**Exercise aim:** Below are the records; give again exactly the line with "Met3 wirelength from", the line with "localparam [2:0] R_RSTART = 3'd2;", and each line that lies between them, and nothing besides.

**Data supplied:**
Source: an optimization exercise on an open RTL-to-GDS flow (aim: small area, a short achievable clock period and few clock cycles per item). Production flows keep margins and buffers that such runs may drop. Where RTL was checked, it was by simulation tests only, not by an equivalence proof against the original. No functional check of the RTL was part of run 1. No activity file was given, so power comes from the tool's default toggle rates.

===== flow/config.mk =====
export PLATFORM = sky130hd
export DESIGN_NAME = linkcore_dp
export DESIGN_NICKNAME = linkcore_dp
export VERILOG_FILES = /design/flow/design.v
export SDC_FILE = /design/flow/constraint.sdc
export NUM_CORES = 4
export LEC_CHECK = 0
export CAP_MARGIN = 20
export CORE_MARGIN = 2
export CORE_UTILIZATION = 40
export SETUP_SLACK_MARGIN = 5
export SLEW_MARGIN = 20

===== flow/constraint.sdc =====
create_clock -name core_clock -period 10.0 [get_ports {clk}]
set_input_delay 2.0000 -clock core_clock [delete_from_list [all_inputs] [get_ports {clk}]]
set_output_delay 2.0000 -clock core_clock [all_outputs]
set_load 0.01 [all_outputs]

===== flow/design.v =====
module linkcore_dp (
    input  wire        clk,
    input  wire        rst,         
    input  wire        op_valid,
    output wire        op_ready,
    input  wire [7:0]  op_code,
    input  wire [31:0] op_a,
    input  wire [31:0] op_b,
    output reg         res_valid,
    output reg         res_err,
    output wire [31:0] res_data,
    output wire [31:0] key,
    output wire [31:0] csum,
    output wire [31:0] localkey,
    output wire [31:0] remotekey,
    output wire [31:0] err
);
    localparam [31:0] CSUM_SEED      = 32'h0000_15A0;
    localparam [31:0] MASK_OFS_NEG   = 32'hFE00_0000;   
    localparam [31:0] MASK_CONST     = 32'h2079_6220;
    localparam [31:0] REMOTE_KEY_XOR = 32'h6F64_6573;
    localparam [31:0] KDF_C0         = 32'h4B61_7761;
    localparam [31:0] KDF_C1         = 32'h7365_646F;
    reg [31:0] key_r, nk_r, csum_r, rkey_r, mr_r;
    reg [31:0] lk_r;     
    reg        lk_w;     
    reg        eb4, eb6, eb8;    
    reg [1:0]  ecode;    
    reg        pend;     
    reg        s_csum, s_lk, s_rk, s_key, s_mr;    
    function [31:0] kdf_fn(input [31:0] w);
        reg [31:0] n, i, s, v;
        begin
            n = (w - 32'h200) >> 3;
            i = ((n & 32'h3F80) << 1) | ((n & 32'h4000) << 2) | (n & 32'h7F) | 32'h0038_0000;
            s = (i >> 8) + (i >> 16);
            v = (s << 24) | i | 32'h8080_8080;
            kdf_fn = {v[7:0], v[15:8], v[23:16], v[31:24]} ^ (v[9] ? KDF_C1 : KDF_C0);
        end
    endfunction
    wire [31:0] lk_view;
    genvar gi;
    generate
        for (gi = 0; gi < 32; gi = gi + 1) begin : g_lk
            if (gi == 7 || gi == 10 || gi == 11 || gi == 14 || gi == 15 || gi == 23 || gi == 31)
                assign lk_view[gi] = lk_w;
            else if (gi == 13)
                assign lk_view[gi] = 1'b0;
            else if (gi == 12)
                assign lk_view[gi] = lk_r[17];
            else if (gi == 9)
                assign lk_view[gi] = lk_w & ~lk_r[17];
            else
                assign lk_view[gi] = lk_r[gi];
        end
    endgenerate
    assign op_ready  = ~pend;
    assign key       = key_r;
    assign csum      = csum_r;
    assign localkey  = lk_view;
    assign remotekey = rkey_r;
    assign err       = {8'd0, 4'd0, ecode == 2'd3, ecode == 2'd1 || ecode == 2'd2,
                        ecode == 2'd2, ecode != 2'd0, 6'd0,
                        1'b0, eb8, 1'b0, eb6, 1'b0, eb4, 4'd0};
    assign res_data  = ({32{s_csum}} & csum_r) | ({32{s_lk}} & lk_view)
                     | ({32{s_rk}} & rkey_r) | ({32{s_key}} & key_r)
                     | ({32{s_mr}} & mr_r);
    wire [3:0] opc      = op_code[3:0];
    wire       hi_zero  = (op_code[7:4] == 4'h0);
    wire       reserved = !hi_zero || (opc == 4'hA) || (opc == 4'hD)
                       || (opc == 4'hE) || (opc == 4'hF);
    wire       misaligned = (op_a[1:0] != 2'b00);
    wire       is_kadv  = hi_zero && (opc == 4'h7);
    wire       is_mask  = hi_zero && (opc == 4'h8);
    wire       is_crypt = hi_zero && (opc == 4'h9);
    wire       is_payw  = hi_zero && (opc == 4'hB);
    wire       is_seal  = hi_zero && (opc == 4'hC);
    wire       adv_op   = is_kadv || is_crypt || is_seal || (is_payw && !misaligned);
    wire [31:0] m_out;
    lc_adv u_adv (.x(nk_r), .y(m_out));
    wire [15:0] fold_res;
    lc_fold u_fold (.x(csum_r ^ (op_code[3] ? op_b : op_a)), .y(fold_res));
    wire [31:0] or_csum = csum_r | {op_a[15:0], 16'd0};
    wire [31:0] nm_a    = MASK_OFS_NEG - op_a;    
    wire [31:0] nm_b    = MASK_OFS_NEG - op_b;
    wire [31:0] kmask   = is_mask ? key_r : nk_r;
    wire [31:0] crypt_r = op_b ^ nm_a ^ MASK_CONST ^ kmask;
    wire [31:0] seal_r  = or_csum ^ nm_b ^ MASK_CONST ^ kmask;
    wire [31:0] kd      = kdf_fn(op_a);
    always @(posedge clk) begin
        if (op_valid && !pend && !reserved) begin
            if (is_mask || is_crypt || (is_payw && !misaligned))
                mr_r <= crypt_r;
            else if (is_seal)
                mr_r <= seal_r;
        end
    end
    always @(posedge clk) begin
        if (rst) begin
            key_r     <= 32'd0;
            nk_r      <= 32'd1;       
            pend      <= 1'b0;
            csum_r    <= CSUM_SEED;
            lk_r      <= 32'd0;
            lk_w      <= 1'b0;
            rkey_r    <= 32'd0;
            eb4       <= 1'b0;
            eb6       <= 1'b0;
            eb8       <= 1'b0;
            ecode     <= 2'd0;
            s_csum    <= 1'b0;
            s_lk      <= 1'b1;       
            s_rk      <= 1'b0;
            s_key     <= 1'b0;
            s_mr      <= 1'b0;
            res_valid <= 1'b0;
            res_err   <= 1'b0;
        end else begin
            res_valid <= 1'b0;
            res_err   <= 1'b0;
            if (pend || (op_valid && adv_op))
                nk_r <= m_out;
            if (pend)
                pend <= 1'b0;
            else if (op_valid) begin
                res_valid <= 1'b1;
                if (adv_op)
                    key_r <= nk_r;
                if (reserved) begin
                    res_err <= 1'b1;
                    eb6     <= 1'b1;
                    ecode   <= 2'd2;
                end else begin
                    if (opc == 4'h1 || opc == 4'h2 || opc == 4'h3 || opc == 4'h5 ||
                        opc == 4'h6 || opc == 4'h7 || opc == 4'h8 || opc == 4'h9 ||
                        opc == 4'hC || (opc == 4'h4 && op_a >= 32'h200) ||
                        (opc == 4'hB && !misaligned)) begin
                        s_csum <= (opc == 4'h1 || opc == 4'h2 || opc == 4'h3);
                        s_lk   <= (opc == 4'h4);
                        s_rk   <= (opc == 4'h5);
                        s_key  <= (opc == 4'h6 || opc == 4'h7);
                        s_mr   <= (opc == 4'h8 || opc == 4'h9 || opc == 4'hB || opc == 4'hC);
                    end
                    case (opc)
                        4'h1: csum_r <= CSUM_SEED;
                        4'h2: csum_r <= {16'd0, fold_res};
                        4'h3: csum_r <= or_csum;
                        4'h4: begin
                            if (op_a < 32'h200) begin
                                res_err <= 1'b1;
                                eb4     <= 1'b1;
                                ecode   <= 2'd1;
                            end else begin
                                lk_r <= kd;
                                lk_w <= 1'b1;
                            end
                        end
                        4'h5: rkey_r <= op_a ^ REMOTE_KEY_XOR;
                        4'h6: begin key_r <= rkey_r; nk_r <= rkey_r; pend <= 1'b1; end
                        4'hB: begin
                            if (misaligned) begin
                                res_err <= 1'b1;
                                eb8     <= 1'b1;
                                ecode   <= 2'd3;
                            end else
                                csum_r <= {16'd0, fold_res};
                        end
                        4'hC: csum_r <= or_csum;
                        default: ;
                    endcase
                end
            end
        end
    end
endmodule
This design comes from an exercise in tuning for small area, a short achievable clock period and few clock cycles on the open sky130 flow, not from production work. RTL that was checked went through simulation tests only; none was proved equivalent to the original. No activity file was given, so power comes from the tool's default toggle rates.

== P ==
Design box_blur_engine, start of the top module:
module box_blur_engine (
    input  wire        clk,
    input  wire        rst,
    input  wire        reg_wr,
    input  wire [2:0]  reg_addr,
    input  wire [31:0] reg_wdata,
    output reg  [31:0] reg_rdata,
    output reg         mem_req,
    output reg         mem_we,
    output reg  [15:0] mem_addr,
    output reg  [7:0]  mem_wdata,
    input  wire        mem_ack,
    input  wire [7:0]  mem_rdata,
    output reg         snap_req,
    output reg         snap_we,
    output reg  [13:0] snap_addr,
    output reg  [7:0]  snap_wdata,
    input  wire        snap_ack,
    input  wire [7:0]  snap_rdata
);
clock: 13.0 ns
lec_check: 0
cap_margin: 20
core_margin: 2
core_utilization: 40
setup_slack_margin: 5
slew_margin: 20
run.sh (not shown) runs the stock make flow with config.mk's settings and CLKGATE_MAP_FILE= SYNTH_SCRIPT=/design/flow/synth_recipe.tcl, a recipe that flattens the netlist after the stock synthesis.
Testbench counts of P, summed over its fixed seeds: cycles 104,857.
Source: an optimization exercise on an open RTL-to-GDS flow (aim: small area). Production flows keep margins and buffers that such runs may drop.
RTL that was checked went through simulation tests only; none was proved equivalent to the original.
Power is estimated from default activity; no workload was simulated.

==> run C <==
==> flow/design.v (excerpt) <==
module hacodec (
    input  wire       clk,
    input  wire       rst,
    input  wire       in_valid,
    output wire       in_ready,
    input  wire [7:0] in_data,
    input  wire       in_last,
    output wire       out_valid,
    input  wire       out_ready,
    output reg  [7:0] out_data,
    output wire       out_last
);
export LEC_CHECK = 0
export ABC_AREA = 1
export CAP_MARGIN = 20
export CORE_MARGIN = 2
export CORE_UTILIZATION = 40
export CTS_BUF_LIST = sky130_fd_sc_hd__clkbuf_4
export SLEW_MARGIN = 20
create_clock -name core_clock -period 12.0 [get_ports {clk}]
run.sh (not shown) runs the stock make flow with config.mk's settings and CLKGATE_MAP_FILE= SYNTH_SCRIPT=/design/flow/synth_recipe.tcl, a recipe that flattens the netlist after the stock synthesis.
==> inputs of run A, as changes to run C <==
Settings changed: ABC_AREA 1 to not set, CTS_BUF_LIST sky130_fd_sc_hd__clkbuf_4 to not set.
==> comparison table <==
item	run A	run C
Destination of the critical timing path	out_data[2]	out_data[4]
Adder-Cell Fraction of Synth Area	9.95%	10.2%
Fraction of the mapped netlist area in simple logic gates	19.1%	25.2%
Slowest Stage Delay on Critical Path	0.91 ns	0.60 ns
Layout cells sized above 1	8.03%	11.1%
Outcome	timing/DRC/antenna clean	timing/DRC/antenna clean
Fraction of power consumed by the clock network	30.2%	31.1%
Number of antenna violations at the first check in global routing	0	1
Proportion of synthesized chip area in sequential cells	37.6%	39.7%
Half-perimeter wire length after detailed placement	20.7 mm	20.5 mm
Worst flop-to-flop path endpoint	fbad12	i[3]
H-tree depth	1	2
Period utilisation layout	93.5%	84.7%
Layout Cells excl Fill	1692	1825
Most common cell after layout, fill and taps aside	sky130_fd_sc_hd__dfxtp_1	sky130_fd_sc_hd__nand2_1
Aggregate routed wire length	28.2 mm	26.2 mm
Global-route wire length before repair	45.6 mm	43.6 mm
Sequential fraction of total cell area	34.0%	35.5%
Met3 wirelength from detailed routing	1.54 mm	1.57 mm
Context: an optimization exercise on an open-source flow, tuned for small area. The choices shown serve that exercise and are no tape-out recipe.
The RTL was checked by simulation tests, not by an equivalence proof against the original design.
No activity file was given, so power comes from the tool's default toggle rates.

== rev 12 ==
==> module aw_i2c_phy, before the edit <==
module aw_i2c_phy (
    input  wire       clk,
    input  wire       rst,
    input  wire [2:0] req,         
    input  wire       owned,
    input  wire [7:0] tx_byte,     
    input  wire       ack_bit,     
    input  wire       sda_in,
    output reg        busy,
    output reg        done,        
    output reg  [7:0] rxsh,
    output reg        scl_lo,
    output reg        sda_lo
);
    localparam [2:0] R_START  = 3'd1;
    localparam [2:0] R_RSTART = 3'd2;
    localparam [2:0] R_STOP   = 3'd3;
    localparam [2:0] R_TX     = 3'd4;
    localparam [2:0] R_RX     = 3'd5;
    localparam [2:0] R_ACK    = 3'd6;
    reg  [7:0] cnt;
    wire [3:0] bitn = cnt[7:4];
    wire [1:0] qtr  = cnt[3:2];
    wire       qend = (cnt[1:0] == 2'd3);
    wire       q0   = (qtr == 2'd0);
    wire       q3   = (qtr == 2'd3);
    wire is_tx = (req == R_TX);
    wire is_rx = (req == R_RX);
    wire [3:0] last_bit = is_tx ? 4'd8 : is_rx ? 4'd7 : 4'd0;
    wire       op_end   = (cnt[3:0] == 4'hF) && (bitn == last_bit);
    wire       sample   = qend && (qtr == 2'd2) && (is_tx || is_rx);
    wire servable = (req == R_START) ? !owned : (req != 3'd0 && owned);
    reg want_scl_lo, want_sda_lo;
    always @(*) begin
        case (req)
            R_START: begin
                want_scl_lo = q3;
                want_sda_lo = !q0;
            end
            R_RSTART: begin
                want_scl_lo = q0 || q3;
                want_sda_lo = qtr[1];
            end
            R_STOP: begin
                want_scl_lo = q0;
                want_sda_lo = !qtr[1];
            end
            R_TX: begin
                want_scl_lo = q0 || q3;
                want_sda_lo = !bitn[3] && !tx_byte[~bitn[2:0]];
            end
            R_ACK: begin
                want_scl_lo = q0 || q3;
                want_sda_lo = !ack_bit;
            end
            default: begin    
                want_scl_lo = q0 || q3;
                want_sda_lo = 1'b0;
            end
        endcase
    end
    always @(posedge clk) begin
        if (sample)
            rxsh <= {rxsh[6:0], sda_in};
    end
    always @(posedge clk) begin
        if (rst) begin
            busy   <= 1'b0;
            done   <= 1'b0;
            cnt    <= 8'd0;
            scl_lo <= 1'b0;
            sda_lo <= 1'b0;
        end else begin
            done <= busy && op_end;
            cnt  <= (busy && !op_end) ? cnt + 8'd1 : 8'd0;
            if (busy) begin
                scl_lo <= want_scl_lo;
                sda_lo <= want_sda_lo;
                if (op_end)
                    busy <= 1'b0;
            end else if (!done && servable) begin
                busy <= 1'b1;
            end
        end
    end
endmodule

**Problem solution:**
Met3 wirelength from detailed routing	1.54 mm	1.57 mm
Context: an optimization exercise on an open-source flow, tuned for small area. The choices shown serve that exercise and are no tape-out recipe.
The RTL was checked by simulation tests, not by an equivalence proof against the original design.
No activity file was given, so power comes from the tool's default toggle rates.

== rev 12 ==
==> module aw_i2c_phy, before the edit <==
module aw_i2c_phy (
    input  wire       clk,
    input  wire       rst,
    input  wire [2:0] req,         
    input  wire       owned,
    input  wire [7:0] tx_byte,     
    input  wire       ack_bit,     
    input  wire       sda_in,
    output reg        busy,
    output reg        done,        
    output reg  [7:0] rxsh,
    output reg        scl_lo,
    output reg        sda_lo
);
    localparam [2:0] R_START  = 3'd1;
    localparam [2:0] R_RSTART = 3'd2;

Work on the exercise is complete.